**** RECORDS SUPPLIED ****

`src/rtl/mole_scheduler.sv`:
```
// Round sequencer for whack-a-mole: alternates mole-down gaps with mole-up windows of LFSR-picked holes.
// Optional MOLE_SPEEDUP_EN shortens the up window after each full clear.
module mole_scheduler #(
    parameter int          NUM_HOLES       = 18,
    parameter int          MOLES_PER_ROUND = 3,
    parameter int          DOWN_CYCLES     = 12_500_000,
    parameter int          UP_CYCLES       = 25_000_000,
    parameter int          MIN_UP_CYCLES   = 5_000_000,
    parameter int          STEP_CYCLES     = 2_500_000,
    parameter logic [15:0] LFSR_SEED       = 16'hACE1
) (
    input  logic                 clk,
    input  logic                 rst_n,
    input  logic                 game_in_progress,
    input  logic                 full_clear_hit,
    output logic [NUM_HOLES-1:0] mole_positions,
    output logic                 round_missed,
    output logic [7:0]           rounds_cleared,
    output logic [1:0]           state_dbg
);
    localparam int TMAX = (DOWN_CYCLES > UP_CYCLES) ? DOWN_CYCLES : UP_CYCLES;
    localparam int TW   = $clog2(TMAX + 1);
    localparam int CW   = (MOLES_PER_ROUND > 1) ? $clog2(MOLES_PER_ROUND) : 1;

    localparam logic [TW-1:0] DOWN_LOAD = TW'(DOWN_CYCLES - 1);
    localparam logic [TW-1:0] UP_INIT   = TW'(UP_CYCLES);
    localparam logic [TW-1:0] MIN_UP    = TW'(MIN_UP_CYCLES);
    localparam logic [TW-1:0] STEP      = TW'(STEP_CYCLES);
    localparam logic [CW-1:0] LAST_DRAW = CW'(MOLES_PER_ROUND - 1);
    localparam logic [NUM_HOLES-1:0] ONE_HOT0 = {{(NUM_HOLES-1){1'b0}}, 1'b1};

`ifdef MOLE_SPEEDUP_EN
    localparam bit SPEEDUP = 1'b1;
`else
    localparam bit SPEEDUP = 1'b0;
`endif

    typedef enum logic [1:0] {S_IDLE, S_DOWN, S_GEN, S_UP} state_t;

    state_t                 state;
    logic [TW-1:0]          timer;
    logic [TW-1:0]          up_len;
    logic [CW-1:0]          draw_cnt;
    logic [NUM_HOLES-1:0]   pattern;
    logic [15:0]            lfsr;
    logic                   lfsr_fb;
    logic [NUM_HOLES-1:0]   draw_bit;
    logic [TW-1:0]          up_len_next;

    assign state_dbg = state;
    assign lfsr_fb   = lfsr[15] ^ lfsr[13] ^ lfsr[12] ^ lfsr[10];
    assign draw_bit  = ONE_HOT0 << (32'(lfsr[7:0]) % NUM_HOLES);

    // Shorter window after a clear, never below the floor.
    always_comb begin
        up_len_next = up_len;
        if (SPEEDUP) begin
            if (int'(up_len) >= MIN_UP_CYCLES + STEP_CYCLES)
                up_len_next = up_len - STEP;
            else
                up_len_next = MIN_UP;
        end
    end

    always_ff @(posedge clk or negedge rst_n) begin
        if (!rst_n) begin
            state          <= S_IDLE;
            mole_positions <= '0;
            round_missed   <= 1'b0;
            rounds_cleared <= 8'd0;
            timer          <= '0;
            up_len         <= UP_INIT;
            draw_cnt       <= '0;
            pattern        <= '0;
            lfsr           <= LFSR_SEED;
        end else begin
            lfsr         <= {lfsr[14:0], lfsr_fb};
            round_missed <= 1'b0;
            if (!game_in_progress) begin
                state          <= S_IDLE;
                mole_positions <= '0;
            end else begin
                case (state)
                    S_IDLE: begin
                        state          <= S_DOWN;
                        timer          <= DOWN_LOAD;
                        rounds_cleared <= 8'd0;
                        up_len         <= UP_INIT;
                        mole_positions <= '0;
                    end
                    S_DOWN: begin
                        mole_positions <= '0;
                        if (timer == '0) begin
                            state    <= S_GEN;
                            pattern  <= '0;
                            draw_cnt <= '0;
                        end else begin
                            timer <= timer - 1'b1;
                        end
                    end
                    S_GEN: begin
                        pattern <= pattern | draw_bit;
                        if (draw_cnt == LAST_DRAW) begin
                            state          <= S_UP;
                            timer          <= up_len - 1'b1;
                            mole_positions <= pattern | draw_bit;
                        end else begin
                            draw_cnt <= draw_cnt + 1'b1;
                        end
                    end
                    S_UP: begin
                        // A hit on the final cycle still wins over the timeout.
                        if (full_clear_hit) begin
                            state          <= S_DOWN;
                            timer          <= DOWN_LOAD;
                            mole_positions <= '0;
                            up_len         <= up_len_next;
                            if (rounds_cleared != 8'hFF)
                                rounds_cleared <= rounds_cleared + 8'd1;
                        end else if (timer == '0) begin
                            state          <= S_DOWN;
                            timer          <= DOWN_LOAD;
                            mole_positions <= '0;
                            round_missed   <= 1'b1;
                        end else begin
                            timer <= timer - 1'b1;
                        end
                    end
                    default: state <= S_IDLE;
                endcase
            end
        end
    end
endmodule
```
`config.mk`:
```
export PLATFORM = sky130hd
export DESIGN_NAME = mole_scheduler
export DESIGN_NICKNAME = d
export VERILOG_FILES = /design/src/rtl/mole_scheduler.sv
export SDC_FILE = /design/constraint.sdc
export NUM_CORES = 1
export LEC_CHECK = 0
export ABC_AREA = 1
export ABC_CLOCK_PERIOD_IN_PS = 3100
export CAP_MARGIN = 25
export CORE_MARGIN = 10
export CORE_UTILIZATION = 30
export CTS_BUF_LIST = sky130_fd_sc_hd__clkbuf_8
export DETAILED_ROUTE_END_ITERATION = 8
export GPL_ROUTABILITY_DRIVEN = 0
export PLACE_DENSITY = 0.52
export SETUP_SLACK_MARGIN = 0.2
export SYNTH_ARGS = -nofsm -noshare
export SYNTH_HDL_FRONTEND = slang
export SYNTH_SLANG_ARGS = --single-unit
```
`constraint.sdc`:
```
create_clock -name clk -period 3.1 [get_ports clk]
set_input_delay 0.31 -clock clk [delete_from_list [all_inputs] [get_ports clk]]
set_output_delay 0.31 -clock clk [all_outputs]
set_load 0.01 [all_outputs]
```
======== Yosys cells after proc, flatten, opt, wreduce, memory -nomap -nowiden ========
Index checks and enable logic that the tools add are counted.
storage, ports and cells
  flip-flop bits (word level) ............. 90
  bits of input ports ..................... 4
  output and inout bits ................... 29
cells by class
  add/subtract/negate cells ............... 3
  div/mod/pow operators ................... 1
  eq/ne operators ......................... 14
  shift operators ......................... 1
  mux-type cells .......................... 27
  bitwise operators ....................... 4
  reductions and logical operators ........ 11
operator list
  operator                                                              number
  25-bit 2-to-1 mux                                                     4
  25-bit case mux with 4 select lines                                   1
  18-bit 2-to-1 mux                                                     4
  18-bit case mux with 3 select lines                                   1
  18-bit case mux with 2 select lines                                   1
  8-bit by 5-bit modulo with 32-bit output, second input constant       1
  1-bit by 32-bit << shifter with 18-bit output, first input constant   1
  25-bit logical NOT                                                    1
  25-bit by 1-bit subtractor with 25-bit output, second input constant  1
  18-bit bitwise OR                                                     1
  8-bit 2-to-1 mux                                                      2
  8-bit case mux with 2 select lines                                    1
  2-bit 2-to-1 mux                                                      7
  2-bit != test, second input constant                                  6
  3-bit AND reduction                                                   3
  8-bit by 1-bit adder with 8-bit output, second input constant         1
  8-bit != test, second input constant                                  1
  2-bit case mux with 4 select lines                                    1
  4-bit AND reduction                                                   2
  2-bit equality test, second input constant                            3
  3-bit != test, second input constant                                  2
  1-bit 2-to-1 mux                                                      4
  4-bit != test, second input constant                                  1
  2-bit case mux with 2 select lines                                    1
  7 further kinds                                                       10

======== Depth between registers and ports, before layout ========
Gate-level depths: netlist of the first run.
  word-level depth ........................ 6
  gate-level depth with buffers ........... 28
  gate-level depth less buffers ........... 28

======== Worst setup path before layout of the first run ========
OpenSTA, ideal clock, no wires.
  path type ............................... register to register
  start ................................... register lfsr[5]
  end ..................................... register mole_positions[2]
  setup time .............................. 0.066 ns
  data arrival time ....................... 3.058 ns
  required time ........................... 3.034 ns
  path slack .............................. -0.025 ns
  cell stages (with the launch flop) ...... 26
  path buffers ............................ 0
  clock period less this slack ............ 3.125 ns
  cell sequence ........................... dfstp_2 inv_2 nand3_2 ha_1 inv_1 nand2_1 nand2_2 nand2_2 a21o_1 nand2_1 nand2_1 nor2_2 nand3_2 nand2_1 inv_1 ha_1 nand3b_1 nand4_1 nand2_1 nand2_1 nand4_4 nor2_8 nand4_1 nand2_1 nand3_1 nand2_1
between the ends
  word-level cells in the longest chain between the ends .. 6
ends and longest elaborated chain
  what                                           RTL line  source
  from (decl)                                    45        logic [15:0] lfsr;
  from (signal assigned)                         77        lfsr <= {lfsr[14:0], lfsr_fb};
  8-bit by 5-bit modulo with 32-bit output       52        assign draw_bit = ONE_HOT0 << (32'(lfsr[7:0]) % NUM_HOLES);
  1-bit by 32-bit << shifter with 18-bit output  52
  18-bit bitwise OR                              106       mole_positions <= pattern | draw_bit;
  18-bit 2-to-1 mux                              103       if (draw_cnt == LAST_DRAW) begin
  18-bit case mux with 3 select lines            83        case (state)
  18-bit 2-to-1 mux                              79        if (!game_in_progress) begin
  to (signal assigned)                           106
  to (decl)                                      16        output logic [NUM_HOLES-1:0] mole_positions,
Every way passes these cells. The select of a mux whose other input is x is not followed.
A chain may end at the register's enable or synchronous reset.

======== Worst setup path after layout of the first run ========
  start ................................... register lfsr[5]
  end ..................................... register pattern[8]
between the ends
  word-level cells in the longest chain between the ends .. 4
ends and longest elaborated chain
  what                                           RTL line  source
  8-bit by 5-bit modulo with 32-bit output       52
  1-bit by 32-bit << shifter with 18-bit output  52
  18-bit bitwise OR                              102       pattern <= pattern | draw_bit;
  18-bit case mux with 2 select lines            83
  to (signal assigned)                           102
  to (decl)                                      44        logic [NUM_HOLES-1:0] pattern;
Every way passes these cells.

==> results.py, run 1 <==
metrics = {
    "critical_path": {
        "crit_fanout": 5,
        "arrival_ns": 3.62,
        "path_class": "register to register",
        "rr_worst_depth": 25,
        "cp-end-kind": "register",
        "cp.required_ns": 3.41,
        "timing.rr.end": "pattern[8]",
        "start_kind": "register",
        "r2r_slack_ns": -0.21,
        "reg2reg_from": "lfsr[5]",
    },
    "die": {
        "rows": 48,
        "chipHeight_um": 154,
        "ios": 33,
        "initial_core_util_pct": 30.8,
        "fp.dieW_um": 154,
        "core_area_mm2": 0.0174,
        "die-area_mm2": 0.0236,
    },
    "routing": {
        "vias": 4638,
        "initialDrtViolationCount": 200,
        "wire_per_inst_um": 12.8,
        "drt_first_pass_iters": 4,
        "wirelength_mm": 13.0,
        "antenna_left": 0,
        "drc": 0,
        "routed_via_density": 4.57,
    },
    "finish": {
        "n_fill_cell": 1765,
        "layout-drive-gt1-share_pct": 21.3,
        "diodes": 0,
        "fin_cells": 1014,
        "area_growth_pct": 26.4,
        "nNetsFinal": 798,
    },
    "clock_tree": {
        "cts.clk_slew.worst_paths_ns": 0.09,
        "clk_path_buf_depth": 2,
        "cts_tree": "done",
        "h-tree-depth": 3,
        "cts.sinks": 90,
        "numCtsBuffers": 9,
        "clockRootBuffer": "clkbuf_8",
        "clk_latency_ns": 0.38,
    },
    "timing": {
        "slew_viol_final": 0,
        "rsz0062_at_grt": "true",
        "skew_ns": 0.0120,
        "hold_viol": 0,
        "tns_ns": -4.37,
        "tightestPinTransition_ns": 0.778,
        "max_freq_mhz": 302,
        "final.period_utilization_pct": 107,
        "setup_slack_ns": -0.209,
        "setup_violations": 36,
        "slew-limit-headroom_pct": 47.7,
        "period_minus_slack_ns": 3.31,
    },
    "yosys": {
        "synth_top_cell_area_share_pct": 38.2,
        "syn_nets": 704,
        "ys_types": 45,
        "synth_top_cell_by_area": "dfrtp_1",
        "synth_warnings": 0,
        "netlist_area_mm2": 0.00537,
        "synth.avg_cell_area_um2": 7.78,
        "ys_seq_elements": 90,
        "ys_top_cells_by_area": "dfrtp_1 (38%), nand2_1 (12%), inv_1 (6.6%), nand3_1 (6.2%), dfstp_2 (3.9%)",
        "yosysSeqAreaShare_pct": 42.1,
        "synthCells": 690,
    },
    "pwr": {
        "p_per_area_mw_per_mm2": 494,
        "ir_worst_vdd_mv": 0.306,
        "p_total_uw": 3350,
        "power.leakage_uw": 0.00332,
    },
    "run": {
        "drv_cap": 0,
    },
    "run_status": {
        "violations": "setup timing",
        "status": "complete, but fails checks",
    },
    "min_path": {
        "whs_endpoint": "lfsr[9]",
        "worstHoldPathCells": 0,
        "worstHoldStart": "lfsr[8]",
        "hold_class": "register to register",
    },
    "placed_design": {
        "dp_hpwl_mm": 9.39,
        "io_buffers": 32,
        "post-place-cells": 986,
    },
    "grt": {
        "grt_max_degree": 48,
        "grt_pass1_wl_mm": 22.1,
        "grtUsageTotal_pct": 11.0,
        "first_global_vias": 4413,
        "antenna_found_initial": 0,
        "grt.overflow.total": 0,
    },
}
-- cell usage after synthesis, drive strengths merged --
cell     number
nor3         20
buf           9
nand3b        2
clkbuf        5
a32oi         2
dfrtp        82
o221ai        1
a22oi         1
nor2b         1
clkinv        2
nand2       185
a21o          1
nand4        29
nor4          2
inv         106
xor2         14
a31oi         5
a21oi        30
a2bb2oi       2
o21ai        31
nor2         53
o22ai         3
ha           10
and3          1
xnor2         3
dfstp         8
nor3b         3
or2           4
nand3        75
-- critical path: stages (launching register included) --
cell      delay, ns
dfstp_2        0.56
inv_4          0.05
nand3_4        0.08
ha_4           0.20
inv_2          0.05
nand2_2        0.06
nand2_4        0.08
nand2_4        0.07
a21o_1         0.17
nand2_2        0.07
nand2_2        0.07
nor2_4         0.19
nand3_4        0.10
nand2_2        0.08
inv_4          0.05
ha_4           0.15
nand3b_1       0.15
nand4_1        0.07
nand2_1        0.07
nand2_2        0.08
nand4_4        0.24
nor2_8         0.21
nand4_1        0.15
nand2_1        0.12
nand3_1        0.07
nand2_1        0.09
-- cell type report --
| cell class | instances | area, µm² | share of cell area (%) |
|---|---|---|---|
| well taps | 225 | 282 | 4.15 |
| clock buffers | 9 | 124 | 1.83 |
| flip-flops and latches | 90 | 2260 | 33.4 |
| inverters | 108 | 414 | 6.11 |
| clock inverters | 7 | 93.8 | 1.38 |
| repair buffers | 95 | 818 | 12.1 |
| multi-input cells | 480 | 2790 | 41.1 |
-- metrics by stage --
stage          hold WS, ns  instance area [µm²]  util [%]  setup WS (ns)
3_5_place_dp         0.336                 6410      36.8         -0.146
4_1_cts              0.358                 6700      38.5         -0.140
2_1_floorplan       0.0144                 5450         -         0.0663
5_1_grt              0.363                 6780      38.9         -0.427
3_3_place_gp         0.333                 6410      36.8         -0.136
6_report             0.353                 6780      38.9         -0.209
-- how the worst max path moves through the flow --
stage / cells past startpoint / slack, ns / startpoint / to
4_1_cts: 26 / -0.14 / lfsr[5] / pattern[8]
3_3_place_gp: 26 / -0.14 / lfsr[5] / pattern[1]
2_1_floorplan: 26 / 0.07 / lfsr[5] / mole_positions[2]
3_5_place_dp: 26 / -0.15 / lfsr[5] / pattern[8]
6_report: 25 / -0.21 / lfsr[5] / pattern[8]
5_1_grt: 25 / -0.43 / lfsr[5] / pattern[8]
-- power by group --
group	switching, µW	leakage (µW)	internal (µW)
sequential	138	0.00117	1320
clock	450	0.000111	454
combinational	658	0.00204	336
-- routing by layer --
layer / up-vias / global-route usage [%] / share of wire [%]
met5: - / 0 / 0
met4: 0 / 3.51 / 1.4
met3: 13 / 2.32 / 3.7
met2: 78 / 16.9 / 45
met1: 2117 / 15.1 / 50
li1: 2430 / - / -
-- cell families (layout without fill, tap and decap cells) --
family	after synthesis	in the layout	share of synthesized area, %
flops	90	90	42.1
compound gates	76	76	8.11
buf+inv	122	219	8.74
xor+xnor	17	17	3.12
fa+ha+maj	10	10	2.33
simple gates	375	377	35.5
-- state kept, by name (all words and copies together) (netlist names) --
signal          cells
timer              25
mole_positions     18
pattern            18
lfsr               16
rounds_cleared      8
draw_cnt            2
state_dbg           2
round_missed        1
-- layout by cell type, fill, tap and decap left out, types with 4 or more instances in the layout --
master and n:
nor2_4 7, buf_4 61, xor2_1 13, nand2_4 10
nand4_4 4, or2_2 4, ha_1 7, nand3_2 5
nand3_4 5, nand2_1 155, nor2_1 43, o21ai_0 29
nand3_1 65, a31oi_1 4, nor3_1 20, dfstp_2 8
inv_1 94, inv_2 10, a21oi_1 29, clkdlybuf4s50_1 31
clkbuf_8 9, dfrtp_1 82, nand2_2 20, nand4_1 25
-- what timing repair did --
item / in CTS / in global routing
gates cloned: 1 / 1
resized for setup: 5 / 10
hold endpoints to repair: 35 / 0
buffers inserted: 5 / 4
hold buffers: 1 / 0
pin swaps: 5 / 17
endpoints found under the setup margin: 36 / 44
(Power assumes the default switching activity.)
==> run 2: changes to the inputs <==
- SLEW_MARGIN: not set -> 20
- TNS_END_PERCENT: not set -> 5
==> run 2 against run 1 <==
Utilization is 0.14 points lower. Non-clock buffer count fell by 9. The flow still finishes with violations (setup timing). Sequential share of layout area rose by 0.12 points. Cell count fell by 0.89%. Sequential power about the same. Highest routed layer unchanged. Global-route usage fell by 0.20 points. Register-to-register slack improved by 0.12 ns. Wire length shrank 2.8%. Clock skew rose by 0.0046 ns. Largest cell class unchanged. Die area unchanged. Hold slack better by 0.0038 ns.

****

▶ **WHAT TO PRODUCE**:
Please work out how many lines in the records hold the string "less", and give only the number.

▶ **YOUR SOLUTION**:
2